Uncle Martin said good-by, and come again, Charley, and always glad to see you, you know, and good luck to you. And Millard went down the stairs and bent his steps homeward. As the exhilaration produced by his baiting of Uncle Martin's philosophy died away, his heart sank with sorrowful thoughts of Phillida and her sufferings, and with indignant and mortifying thoughts of how she would inevitably be associated in people's minds with mercenary quacks and disciples of a sham science.

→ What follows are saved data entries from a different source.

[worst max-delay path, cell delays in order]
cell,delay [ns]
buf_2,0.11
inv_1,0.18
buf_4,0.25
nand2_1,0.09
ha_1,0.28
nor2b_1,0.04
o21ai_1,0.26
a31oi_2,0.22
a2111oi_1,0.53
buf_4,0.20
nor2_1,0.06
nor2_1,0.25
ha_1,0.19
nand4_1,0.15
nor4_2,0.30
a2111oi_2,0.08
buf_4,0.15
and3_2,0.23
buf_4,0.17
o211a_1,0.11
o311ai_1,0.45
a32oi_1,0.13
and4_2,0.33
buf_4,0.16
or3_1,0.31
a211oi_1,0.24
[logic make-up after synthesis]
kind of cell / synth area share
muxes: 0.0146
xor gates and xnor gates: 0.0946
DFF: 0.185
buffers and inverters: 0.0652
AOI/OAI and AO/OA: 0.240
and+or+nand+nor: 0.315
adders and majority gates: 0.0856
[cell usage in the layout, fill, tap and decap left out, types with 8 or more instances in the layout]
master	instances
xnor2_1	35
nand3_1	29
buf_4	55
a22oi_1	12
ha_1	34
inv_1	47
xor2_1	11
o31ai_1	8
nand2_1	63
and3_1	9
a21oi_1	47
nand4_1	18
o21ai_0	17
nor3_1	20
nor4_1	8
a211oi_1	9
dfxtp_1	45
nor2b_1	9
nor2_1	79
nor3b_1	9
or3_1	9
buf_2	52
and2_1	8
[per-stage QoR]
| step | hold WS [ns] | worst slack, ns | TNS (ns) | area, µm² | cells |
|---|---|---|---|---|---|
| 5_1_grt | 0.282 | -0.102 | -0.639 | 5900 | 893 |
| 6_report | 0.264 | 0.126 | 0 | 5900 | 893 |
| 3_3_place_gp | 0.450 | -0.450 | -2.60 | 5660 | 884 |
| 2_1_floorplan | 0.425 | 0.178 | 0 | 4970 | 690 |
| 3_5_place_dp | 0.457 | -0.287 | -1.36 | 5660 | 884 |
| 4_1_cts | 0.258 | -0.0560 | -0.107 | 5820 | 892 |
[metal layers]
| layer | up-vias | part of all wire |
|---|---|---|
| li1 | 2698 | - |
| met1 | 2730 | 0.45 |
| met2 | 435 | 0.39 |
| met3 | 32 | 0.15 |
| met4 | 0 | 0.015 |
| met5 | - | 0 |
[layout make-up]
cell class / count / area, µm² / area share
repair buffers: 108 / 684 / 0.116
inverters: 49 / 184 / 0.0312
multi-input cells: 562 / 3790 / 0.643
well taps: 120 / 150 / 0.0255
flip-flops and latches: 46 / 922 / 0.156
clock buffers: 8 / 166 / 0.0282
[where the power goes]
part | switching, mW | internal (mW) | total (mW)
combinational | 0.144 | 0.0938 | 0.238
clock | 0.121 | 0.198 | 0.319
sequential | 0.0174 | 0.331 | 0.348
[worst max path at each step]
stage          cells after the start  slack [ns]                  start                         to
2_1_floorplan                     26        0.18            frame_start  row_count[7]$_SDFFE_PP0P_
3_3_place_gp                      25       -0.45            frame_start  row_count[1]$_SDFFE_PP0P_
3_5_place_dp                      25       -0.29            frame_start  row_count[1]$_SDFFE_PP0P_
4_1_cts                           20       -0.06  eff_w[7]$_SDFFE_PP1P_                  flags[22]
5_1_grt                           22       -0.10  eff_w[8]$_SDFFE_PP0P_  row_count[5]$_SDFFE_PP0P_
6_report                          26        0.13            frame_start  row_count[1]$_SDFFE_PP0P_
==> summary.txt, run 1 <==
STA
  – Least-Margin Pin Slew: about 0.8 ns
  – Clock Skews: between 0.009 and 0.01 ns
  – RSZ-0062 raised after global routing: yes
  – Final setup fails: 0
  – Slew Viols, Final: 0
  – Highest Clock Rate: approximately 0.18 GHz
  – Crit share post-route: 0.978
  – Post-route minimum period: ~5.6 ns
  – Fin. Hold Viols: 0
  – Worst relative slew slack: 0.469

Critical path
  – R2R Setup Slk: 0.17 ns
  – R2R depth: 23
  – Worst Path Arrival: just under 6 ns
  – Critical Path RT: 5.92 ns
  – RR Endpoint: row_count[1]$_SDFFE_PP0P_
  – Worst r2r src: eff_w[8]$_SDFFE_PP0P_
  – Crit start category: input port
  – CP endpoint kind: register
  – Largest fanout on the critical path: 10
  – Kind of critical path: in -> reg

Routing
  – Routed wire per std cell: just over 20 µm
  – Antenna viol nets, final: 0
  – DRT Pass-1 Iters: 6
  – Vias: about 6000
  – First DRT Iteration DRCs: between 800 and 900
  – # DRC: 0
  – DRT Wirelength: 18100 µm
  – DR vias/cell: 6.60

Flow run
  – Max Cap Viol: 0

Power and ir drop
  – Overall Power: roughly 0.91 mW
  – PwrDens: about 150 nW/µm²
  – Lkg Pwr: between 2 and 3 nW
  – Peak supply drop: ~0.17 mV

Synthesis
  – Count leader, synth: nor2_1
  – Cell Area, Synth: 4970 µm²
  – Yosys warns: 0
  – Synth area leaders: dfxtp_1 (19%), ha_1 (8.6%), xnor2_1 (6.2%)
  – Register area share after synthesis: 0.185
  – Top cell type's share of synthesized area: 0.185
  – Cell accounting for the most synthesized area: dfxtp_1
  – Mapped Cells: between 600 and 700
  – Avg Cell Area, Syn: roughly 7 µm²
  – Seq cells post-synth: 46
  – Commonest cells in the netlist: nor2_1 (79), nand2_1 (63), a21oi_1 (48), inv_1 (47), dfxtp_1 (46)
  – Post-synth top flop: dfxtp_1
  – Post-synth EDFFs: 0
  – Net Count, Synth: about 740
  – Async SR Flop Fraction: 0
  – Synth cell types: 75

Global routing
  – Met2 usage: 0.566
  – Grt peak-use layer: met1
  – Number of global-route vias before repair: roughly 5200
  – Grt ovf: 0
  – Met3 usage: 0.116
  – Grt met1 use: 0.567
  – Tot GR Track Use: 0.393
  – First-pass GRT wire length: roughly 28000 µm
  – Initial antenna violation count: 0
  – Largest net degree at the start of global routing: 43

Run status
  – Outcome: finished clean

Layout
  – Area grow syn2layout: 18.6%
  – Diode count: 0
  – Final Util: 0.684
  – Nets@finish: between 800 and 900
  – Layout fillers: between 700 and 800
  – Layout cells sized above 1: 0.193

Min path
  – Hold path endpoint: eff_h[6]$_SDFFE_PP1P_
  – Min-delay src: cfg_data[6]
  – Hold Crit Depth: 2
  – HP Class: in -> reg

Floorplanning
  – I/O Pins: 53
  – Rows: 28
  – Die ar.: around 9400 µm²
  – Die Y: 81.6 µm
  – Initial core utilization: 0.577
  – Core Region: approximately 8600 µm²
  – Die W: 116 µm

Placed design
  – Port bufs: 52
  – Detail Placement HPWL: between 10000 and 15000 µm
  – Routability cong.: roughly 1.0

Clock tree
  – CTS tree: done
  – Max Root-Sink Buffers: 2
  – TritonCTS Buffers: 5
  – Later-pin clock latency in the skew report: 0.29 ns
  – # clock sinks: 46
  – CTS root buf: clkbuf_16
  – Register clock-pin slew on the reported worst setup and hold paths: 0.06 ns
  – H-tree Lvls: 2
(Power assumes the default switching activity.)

He would go to see her at once. The defeat of Uncle Martin had given him courage. He would turn the same battery on Phillida. No; not the same. He could not ridicule her. She was never quite ridiculous. Her plane of motive was so high that his banter would be a desecration. It was not in his heart to add to the asperity of her martyrdom by any light words. But perhaps he could find some way to bring her to a more reasonable course.